We found him alone with the Judge in a private sitting-room, standing before a table on which there was a decanter and glasses. As we filed expectantly into the room and the door closed behind us, he cast a glance of hesitating tolerance over the group.

"Gentlemen," he said slowly, "you was all present at the beginnin' of a little game this mornin', and the Judge thar thinks that you oughter be let in at the finish. I don't see that it's any of YOUR d----d business--so to speak; but ez the Judge here allows you're all in the secret, I've called you in to take a partin' drink to the health of Mr. and Mrs. Charley Byng--ez is now comf'ably off on their bridal tower. What YOU know or what YOU suspects of the young galoot that's married the gal ain't worth shucks to anybody, and I wouldn't give it to a yaller pup to play with, but the Judge thinks you ought all to promise right here that you'll keep it dark. That's his opinion. Ez far as my opinion goes, gen'l'men," continued Bill, with greater blandness and apparent cordiality, "I wanter simply remark, in a keerless, offhand gin'ral way, that ef I ketch any God-forsaken, lop-eared, chuckle-headed blatherin' idjet airin' HIS opinion"--

"One moment, Bill," interposed Judge Thompson with a grave smile; "let me explain. You understand, gentlemen," he said, turning to us, "the singular, and I may say affecting, situation which our good-hearted friend here has done so much to bring to what we hope will be a happy termination. I want to give here, as my professional opinion, that there is nothing in his request which, in your capacity as good citizens and law-abiding men, you may not grant. I want to tell you, also, that you are condoning no offense against the statutes; that there is not a particle of legal evidence before us of the criminal antecedents of Mr. Charles Byng, except that which has been told you by the innocent lips of his betrothed, which the law of the land has now sealed forever in the mouth of his wife, and that our own actual experience of his acts have been in the main exculpatory of any previous irregularity--if not incompatible with it. Briefly, no judge would charge, no jury convict, on such evidence. When I add that the young girl is of legal age, that there is no evidence of any previous undue influence, but rather of the reverse, on the part of the bridegroom, and that I was content, as a magistrate, to perform the ceremony, I think you will be satisfied to give your promise, for the sake of the bride, and drink a happy life to them both."

I need not say that we did this cheerfully, and even extorted from Bill a grunt of satisfaction. The majority of the company, however, who were going with the through coach to Sacramento, then took their leave, and, as we accompanied them to the veranda, we could see that Miss Polly Mullins's trunks were already transferred to the other vehicle under the protecting seals and labels of the all-potent Express Company. Then the whip cracked, the coach rolled away, and the last traces of the adventurous young couple disappeared in the hanging red dust of its wheels.

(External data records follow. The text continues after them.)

This is an optimization exercise on Yosys and OpenROAD, whose aim is small area, a short achievable clock period and few clock cycles, not a production implementation. Only simulation tests tie the RTL to the original design; equivalence was not proved.

## design/flow/config.mk

```make
export PLATFORM = sky130hd
export DESIGN_NAME = press_aes
export DESIGN_NICKNAME = press_aes
export VERILOG_FILES = /design/flow/design.v
export SDC_FILE = /design/flow/constraint.sdc
export NUM_CORES = 8
export LEC_CHECK = 0
export CAP_MARGIN = 20
export CORE_MARGIN = 2
export CORE_UTILIZATION = 30
export PLACE_DENSITY = 0.4
export SLEW_MARGIN = 20
```

## design/flow/constraint.sdc

```tcl
create_clock -name core_clock -period 12.0 [get_ports {clk}]
set_input_delay 2.4000 -clock core_clock [delete_from_list [all_inputs] [get_ports {clk}]]
set_output_delay 2.4000 -clock core_clock [all_outputs]
set_load 0.01 [all_outputs]
```
Optimization exercise on an open flow, not production practice.
RTL: at most simulated, not proved equivalent.
Function not checked: run 2.
Power: default activity.

--- design/flow/flow/run.sh ---
#!/bin/bash
set -euo pipefail
bash standard.sh SETUP_SLACK_MARGIN=8.3 finish > standard.log 2>&1
--- design/flow/standard.sh ---
#!/bin/bash
# synth_recipe.tcl (not shown) runs the flow's synth.tcl, then flattens the netlist and writes it again
# the make line also repeats each setting of config.mk as NAME=value (left out here)
make -C /OpenROAD-flow-scripts/flow DESIGN_CONFIG=/design/flow/config.mk WORK_HOME=/design/flow/orfs CLKGATE_MAP_FILE= SYNTH_SCRIPT=/design/flow/synth_recipe.tcl "${@:-finish}"
--- design/flow/config.mk ---
export PLATFORM = sky130hd
export DESIGN_NAME = flw_dec
export DESIGN_NICKNAME = flw_dec
export VERILOG_FILES = /design/flow/design.v
export SDC_FILE = /design/flow/constraint.sdc
export NUM_CORES = 4
export LEC_CHECK = 0
export ABC_CLOCK_PERIOD_IN_PS = 3000
export CAP_MARGIN = 20
export CORE_MARGIN = 2
export CORE_UTILIZATION = 35
export GPL_TIMING_DRIVEN = 1
export PLACE_DENSITY = 0.45
export SETUP_SLACK_MARGIN = 5
export SLEW_MARGIN = 20
--- design/flow/constraint.sdc ---
create_clock -name core_clock -period 12.0 [get_ports {clk}]
set_input_delay 2.4000 -clock core_clock [delete_from_list [all_inputs] [get_ports {clk}]]
set_output_delay 2.4000 -clock core_clock [all_outputs]
set_load 0.01 [all_outputs]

But Yuba Bill's grim satisfaction at the happy issue of the episode seemed to suffer no abatement. He even exceeded his usual deliberately regulated potations, and, standing comfortably with his back to the centre of the now deserted barroom, was more than usually loquacious with the Expressman. "You see," he said, in bland reminiscence, "when your old Uncle Bill takes hold of a job like this, he puts it straight through without changin' hosses. Yet thar was a moment, young feller, when I thought I was stompt! It was when we'd made up our mind to make that chap tell the gal fust all what he was! Ef she'd rared or kicked in the traces, or hung back only ez much ez that, we'd hev given him jest five minits' law to get up and get and leave her, and we'd hev toted that gal and her fixin's back to her dad again! But she jest gave a little scream and start, and then went off inter hysterics, right on his buzzum, laughing and cryin' and sayin' that nothin' should part 'em. Gosh! if I didn't think HE woz more cut up than she about it; a minit it looked as ef HE didn't allow to marry her arter all, but that passed, and they was married hard and fast--you bet! I reckon he's had enough of stayin' out o' nights to last him, and ef the valley settlements hevn't got hold of a very shining member, at least the foothills hev got shut of one more of the Ramon Martinez gang."

"What's that about the Ramon Martinez gang?" said a quiet potential voice.

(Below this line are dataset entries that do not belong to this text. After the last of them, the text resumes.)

This is an optimization exercise on Yosys and OpenROAD, whose aim is small area and a short achievable clock period, not a production implementation.
RTL that was checked went through simulation tests only; none was proved equivalent to the original.
Only the layout flow was run in run 1; the RTL was not checked for function there.
No activity file was given, so power comes from the tool's default toggle rates.

==> flow/design.v, too long to show whole: its modules and the start of the top module <==
// module ce_dalu: 273 lines
// module ce_dalu_mac: 910 lines
// module ce_dalu_add41: 120 lines
// module ce_dalu_add16: 99 lines
// module ce_dalu_inc16: 54 lines
// module ce_dalu_cmp16: 53 lines
module ce_dalu (
    input  wire        clk,
    input  wire        rst,          
    input  wire        ins_valid,    
    input  wire [31:0] ins,          
    input  wire [2:0]  rd_sel,       
    output wire [15:0] rd_data,
    output wire [39:0] acc,          
    output wire [4:0]  flags         
);
  // ...
==> flow/flow/run.sh <==
#!/bin/bash
# Standard layout, with these changes:
#  - synthesis: the standard synthesis script, sourcing a copy of ORFS's
#    synth.tcl whose only change is the ABC step (see below);
#  - after synthesis, fapol2.py picks a polarity for every full adder so
#    that the netlist needs fewer inverters; the result is kept only if ABC
#    proves it equivalent to the synthesized netlist;
#  - plain buffers (not delay cells) on the ports;
#  - the resizer's timing repair asked for more setup slack than the
#    standard flow.
set -euo pipefail
W=$PWD
F=$W/flow
# the ALU adder module is kept apart until the end of synthesis (as
# SYNTH_KEEP_MODULES does), left out of full-adder extraction and mapped for
# delay (flow/abc_fast.script); the rest is mapped with flow/abc.script
FAST="ce_dalu_add16"
sed 's#^  log_cmd abc {\*}$abc_args$#  log_cmd abc -script '"$F"'/abc.script {*}[lrange $abc_args 2 end] '"$FAST"' %% %n\n  log_cmd abc -script '"$F"'/abc_fast.script {*}[lrange $abc_args 2 end] '"$FAST"'#' \
    "$FLOW_HOME/scripts/synth.tcl" > "$W/synth_mine.tcl"
sed -i 's#^  extract_fa {\*}\[dont_use_extract_fa_args\]$#  extract_fa {*}[dont_use_extract_fa_args] '"$FAST"' %% %n#' "$W/synth_mine.tcl"
grep -q "abc_fast.script" "$W/synth_mine.tcl"
grep -q "extract_fa .*%n" "$W/synth_mine.tcl"
sed 's#source $::env(SCRIPTS_DIR)/synth.tcl#source '"$W"'/synth_mine.tcl#' \
    "$W/synth_recipe.tcl" > "$W/synth_recipe_mine.tcl"
grep -q "synth_mine.tcl" "$W/synth_recipe_mine.tcl"
ARGS=(SYNTH_SCRIPT="$W/synth_recipe_mine.tcl" SYNTH_KEEP_MODULES="$FAST"
      BUFFER_PORTS_ARGS="-buffer_cell sky130_fd_sc_hd__buf_2"
      SETUP_SLACK_MARGIN=10 TNS_END_PERCENT=100)
bash standard.sh "${ARGS[@]}" synth > make_synth.log 2>&1

# full-adder polarity clean-up, checked by ABC's combinational equivalence
R=$W/orfs/results/sky130hd/ce_dalu/base
LIB=$FLOW_HOME/platforms/sky130hd/lib/sky130_fd_sc_hd__tt_025C_1v80.lib
cp "$R/1_2_yosys.v" "$W/netlist_synth.v"
python3 "$F/fapol2.py" "$W/netlist_synth.v" "$W/netlist_fapol.v" > fapol.log 2>&1
for n in synth fapol; do
  cat > "$W/blif_$n.ys" <<EOY
read_liberty -ignore_miss_func $LIB
read_verilog $W/netlist_$n.v
hierarchy -top ce_dalu
flatten
opt_clean
techmap
opt -fast
dfflegalize -cell \$_DFF_P_ x
write_blif $W/netlist_$n.blif
EOY
  yosys -q -s "$W/blif_$n.ys" > "yosys_blif_$n.log" 2>&1
done
yosys-abc -c "cec $W/netlist_synth.blif $W/netlist_fapol.blif" > cec.log 2>&1 || true
if grep -q "Networks are equivalent" cec.log; then
  cp "$W/netlist_fapol.v" "$R/1_2_yosys.v"
  echo "fapol netlist used" >> fapol.log
else
  echo "fapol netlist NOT used" >> fapol.log
fi
bash standard.sh "${ARGS[@]}" finish > make.log 2>&1
==> flow/flow/abc.script <==
&get -n
&st
&dch -f
&nf -a -K 6 -R 1000
&put
topo
stime -c
buffer -c
upsize -c
dnsize -c
==> flow/flow/abc_fast.script <==
strash
dch -f
map -D 500
topo
stime -c
buffer -c
upsize -c -D 500
dnsize -c -D 500
==> flow/flow/fapol2.py <==
#!/usr/bin/env python3
"""Full-adder polarity optimisation of a synthesized netlist.

A full adder is self-dual: FA(~a, ~b, ~c) = (~cout, ~sum).  Each full adder
may therefore work in true or in complemented polarity.  This pass picks a
polarity for every adder so that as few inverters as possible are needed
(one inverter per signal that some reader needs in the polarity opposite to
the one it is produced in), then rebuilds the inverters of the netlist
accordingly.  The function of the netlist is unchanged; registers and all
cells other than inverters and full adders' connections are left as they are.

Usage: fapol2.py in.v out.v [seed]
"""
import random
import re
import sys
from collections import defaultdict

FA = re.compile(r"sky130_fd_sc_hd__fa_\d+$")
INV = re.compile(r"sky130_fd_sc_hd__(inv|clkinv)_\d+$")
INV_CELL = "sky130_fd_sc_hd__inv_1"
OUTPUTS = {"X", "Y", "Q", "Q_N", "SUM", "COUT", "HI", "LO"}


def main(src, dst, seed=1):
    text = open(src).read()
    m = re.search(r"^module\s+\w+\s*\(.*?\);\n", text, re.S | re.M)
    head_end = m.end()
    end = text.rindex("endmodule")
    body = text[head_end:end]
    cell_re = re.compile(r"^  (sky130_fd_sc_hd__\w+)\s+(\S+)\s*\((.*?)\n  \);\n", re.S | re.M)
    decl_parts, cells, order = [], {}, []
    pos = 0
    for cm in cell_re.finditer(body):
        decl_parts.append(body[pos:cm.start()])
        pos = cm.end()
        pins = {pm.group(1): pm.group(2).strip()
                for pm in re.finditer(r"\.(\w+)\(([^()]*)\)", cm.group(3))}
        cells[cm.group(2)] = [cm.group(1), pins]
        order.append(cm.group(2))
    decl_parts.append(body[pos:])
    decls = "".join(decl_parts)
    if re.search(r"^\s*assign\b", decls, re.M):
        open(dst, "w").write(text)
        print("fapol2: netlist has assign statements, unchanged")
        return

    ports_out = set()
    for pm in re.finditer(r"^\s*output\s+(\[\d+:\d+\]\s*)?(\S+);", text[:head_end] + decls, re.M):
        rng, nm = pm.group(1), pm.group(2)
        if rng:
            hi, lo = map(int, re.findall(r"\d+", rng))
            ports_out.update(f"{nm}[{i}]" for i in range(min(hi, lo), max(hi, lo) + 1))
        else:
            ports_out.add(nm)

    driver = {}
    for name, (typ, pins) in cells.items():
        for p, n in pins.items():
            if p in OUTPUTS:
                driver[n] = (name, p)

    # inverters that can be rebuilt: not driving a port
    def rebuildable(c):
        typ, pins = cells[c]
        return INV.match(typ) is not None and pins["Y"] not in ports_out

    invs = {c for c in cells if rebuildable(c)}
    inv_in = {c: cells[c][1]["A"] for c in invs}
    ninv0 = sum(1 for c in cells if INV.match(cells[c][0]))

    def root(n):
        par = 0
        seen = 0
        while True:
            d = driver.get(n)
            if d is None or d[0] not in invs:
                return n, par
            n = inv_in[d[0]]
            par ^= 1
            seen += 1
            if seen > 1000:
                raise RuntimeError("inverter loop")

    fas = [c for c in order if FA.match(cells[c][0])]
    fa_idx = {f: i for i, f in enumerate(fas)}
    # producer of each root: FA index or None
    prod = {}
    for f in fas:
        for q in ("COUT", "SUM"):
            prod[cells[f][1][q]] = fa_idx[f]
    # demands: root -> list of (pol, fa index or None)
    dem = defaultdict(list)
    for name, (typ, pins) in cells.items():
        if name in invs:
            continue
        for p, n in pins.items():
            if p in OUTPUTS or not n:
                continue
            r, par = root(n)
            dem[r].append((par, fa_idx.get(name) if FA.match(typ) else None))
    for n in ports_out:
        if n in driver:
            r, par = root(n)
            dem[r].append((par, None))

    fixed = set()
    for f in fas:
        pins = cells[f][1]
        for q in ("COUT", "SUM"):
            if pins[q] in ports_out:
                fixed.add(fa_idx[f])
        for p in ("A", "B", "CIN"):
            if "'" in pins[p]:
                fixed.add(fa_idx[f])

    roots_of_fa = [set() for _ in fas]
    for r, lst in dem.items():
        if r in prod:
            roots_of_fa[prod[r]].add(r)
        for pol, fi in lst:
            if fi is not None:
                roots_of_fa[fi].add(r)
    for f in fas:
        for q in ("COUT", "SUM"):
            roots_of_fa[fa_idx[f]].add(cells[f][1][q])

    x = [0] * len(fas)

    def cost(r):
        P = x[prod[r]] if r in prod else 0
        for pol, fi in dem.get(r, ()):
            d = pol ^ (x[fi] if fi is not None else 0)
            if d != P:
                return 1
        return 0

    total = sum(cost(r) for r in dem)
    cost0 = total
    best, bestx = total, list(x)
    rnd = random.Random(seed)
    free = [i for i in range(len(fas)) if i not in fixed]
    T = 0.6
    for it in range(400):
        rnd.shuffle(free)
        for i in free:
            rs = roots_of_fa[i]
            before = sum(cost(r) for r in rs)
            x[i] ^= 1
            after = sum(cost(r) for r in rs)
            delta = after - before
            if delta <= 0 or rnd.random() < T ** delta * 0.05:
                total += delta
                if total < best:
                    best, bestx = total, list(x)
            else:
                x[i] ^= 1
        T *= 0.99
    x = bestx

    # rebuild: drop the rebuildable inverters, flip the chosen adders, and
    # add one inverter per root needed in the opposite polarity
    for c in invs:
        del cells[c]
    order = [c for c in order if c in cells]
    newid = [0]
    inv_net = {}

    def P_of(r):
        return x[prod[r]] if r in prod else 0

    def net_for(r, d):
        if d == P_of(r):
            return r
        if r not in inv_net:
            newid[0] += 1
            nm = f"fapol_n{newid[0]}"
            cells[f"fapol_i{newid[0]}"] = [INV_CELL, {"A": r, "Y": nm}]
            order.append(f"fapol_i{newid[0]}")
            inv_net[r] = nm
        return inv_net[r]

    for name in list(order):
        typ, pins = cells[name]
        if name.startswith("fapol_i"):
            continue
        fi = fa_idx.get(name) if FA.match(typ) else None
        for p, n in list(pins.items()):
            if p in OUTPUTS or not n:
                continue
            r, par = root(n)
            d = par ^ (x[fi] if fi is not None else 0)
            pins[p] = net_for(r, d)
    # ports driven through rebuilt inverters need a driver of their own
    for n in sorted(ports_out):
        d0 = driver.get(n)
        if d0 is None or d0[0] in cells:
            continue
        r, par = root(n)
        src = net_for(r, par)
        newid[0] += 1
        cells[f"fapol_b{newid[0]}"] = ["sky130_fd_sc_hd__buf_1", {"A": src, "X": n}]
        order.append(f"fapol_b{newid[0]}")

    ninv1 = sum(1 for c in cells if INV.match(cells[c][0]))

    used = set()
    for name in order:
        for n in cells[name][1].values():
            used.add(n)

    def fmt(n):
        return n + " " if n.startswith("\\") else n

    out = [text[:head_end], decls.rstrip("\n") + "\n"]
    for i in range(1, newid[0] + 1):
        if f"fapol_n{i}" in used:
            out.append(f"  wire fapol_n{i};\n")
    for name in order:
        typ, pins = cells[name]
        pl = ",\n".join(f"    .{p}({fmt(n)})" for p, n in pins.items())
        out.append(f"  {typ} {fmt(name)} (\n{pl}\n  );\n")
    out.append(text[end:])
    open(dst, "w").write("".join(out))
    print(f"fapol2: {len(fas)} full adders, {sum(x)} flipped, "
          f"inverters {ninv0} -> {ninv1} (model cost {cost0} -> {best})")


if __name__ == "__main__":
    main(sys.argv[1], sys.argv[2], int(sys.argv[3]) if len(sys.argv) > 3 else 1)
==> flow/standard.sh <==
#!/bin/bash
# synth_recipe.tcl (not shown) runs the flow's synth.tcl, then flattens the netlist and writes it again
# the make line also repeats each setting of config.mk as NAME=value (left out here)
make -C /OpenROAD-flow-scripts/flow DESIGN_CONFIG=/design/flow/config.mk WORK_HOME=/design/flow/orfs CLKGATE_MAP_FILE= SYNTH_SCRIPT=/design/flow/synth_recipe.tcl "${@:-finish}"
==> flow/config.mk <==
export PLATFORM = sky130hd
export DESIGN_NAME = ce_dalu
export DESIGN_NICKNAME = ce_dalu
export VERILOG_FILES = /design/flow/design.v
export SDC_FILE = /design/flow/constraint.sdc
export NUM_CORES = 8
export LEC_CHECK = 0
export ABC_AREA = 1
export CAP_MARGIN = 20
export CORE_MARGIN = 2
export CORE_UTILIZATION = 45
export CTS_BUF_LIST = sky130_fd_sc_hd__clkbuf_8
export CTS_CLUSTER_DIAMETER = 60
export CTS_CLUSTER_SIZE = 15
export SLEW_MARGIN = 20
==> flow/constraint.sdc <==
create_clock -name core_clock -period 20.0 [get_ports {clk}]
set_input_delay 4.0000 -clock core_clock [delete_from_list [all_inputs] [get_ports {clk}]]
set_output_delay 4.0000 -clock core_clock [all_outputs]
set_load 0.01 [all_outputs]
==> flow_summary.rst, run 1 <==
.. list-table::
   :header-rows: 1

   * - Metric
     - Value
   * - Run status
     - timing/DRC/antenna clean
   * - Setup repair after global routing missed its margin
     - true
   * - Post-synthesis instance total
     - 3,352
   * - Number of remaining DRC errors
     - 0
   * - Critical Path Sink Type
     - output pin
   * - Wire length of the first global-routing pass
     - 186 mm
   * - Highest Clock Rate
     - 101 MHz
   * - Critical path destination
     - rd_data[11]
   * - Number of antenna violations at the first check in global routing
     - 4
   * - Relative area of non-clock buffer cells in the final design
     - 5.84%
   * - Synthesized area per cell
     - 8.00 µm²
   * - Wire length per cell
     - 30.9 µm
   * - Wire length reported by the detailed router
     - 130 mm
   * - Data arrival time of the worst path
     - 5.90 ns
   * - Library cell used as clock root buffer
     - sky130_fd_sc_hd__clkbuf_8
   * - Drt first-iter violations
     - 4,911
   * - Met2 Usage GRT
     - 60.6%
   * - Congestion Overflow GR
     - 0
   * - HP Start
     - f_n
   * - DR vias
     - 29,000
   * - Cell Pwr Density
     - 138 nW/µm²
   * - Post-detailed-placement cell area
     - 28,300 µm²
   * - Sum of met2 wire segment lengths after detailed routing
     - 53.7 mm
   * - Maximum Capacitance Violations
     - 0
   * - Met3 Usage GRT
     - 10.6%
   * - Power consumed by combinational cells
     - 3.02 mW
   * - Core Region
     - 58,900 µm²
   * - Final core utilization
     - 50.7%
   * - Count of inverters other than clock inverters in the layout
     - 208
   * - Flip-flop count of the largest register, all copies and words added
     - 41
   * - Headroom to the max-slew limit
     - 10.9%
   * - Sequential cell area share
     - 18.4%
   * - Part of the total power dissipated in combinational logic
     - 73.0%
   * - First element of the critical path
     - rd_sel[1]
   * - Final Critical Period
     - 9.90 ns
   * - Share of cell area taken by multi-input logic gates
     - 68.0%
   * - Area growth syn-to-layout
     - 11.5%
   * - Final #Nets
     - 3,698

Bill turned quickly. It was the voice of the Divisional Superintendent of the Express Company,--a man of eccentric determination of character, and one of the few whom the autocratic Bill recognized as an equal,--who had just entered the barroom. His dusty pongee cloak and soft hat indicated that he had that morning arrived on a round of inspection.

"Don't care if I do, Bill," he continued, in response to Bill's invitatory gesture, walking to the bar. "It's a little raw out on the road. Well, what were you saying about Ramon Martinez gang? You haven't come across one of 'em, have you?"

"No," said Bill, with a slight blinking of his eye, as he ostentatiously lifted his glass to the light.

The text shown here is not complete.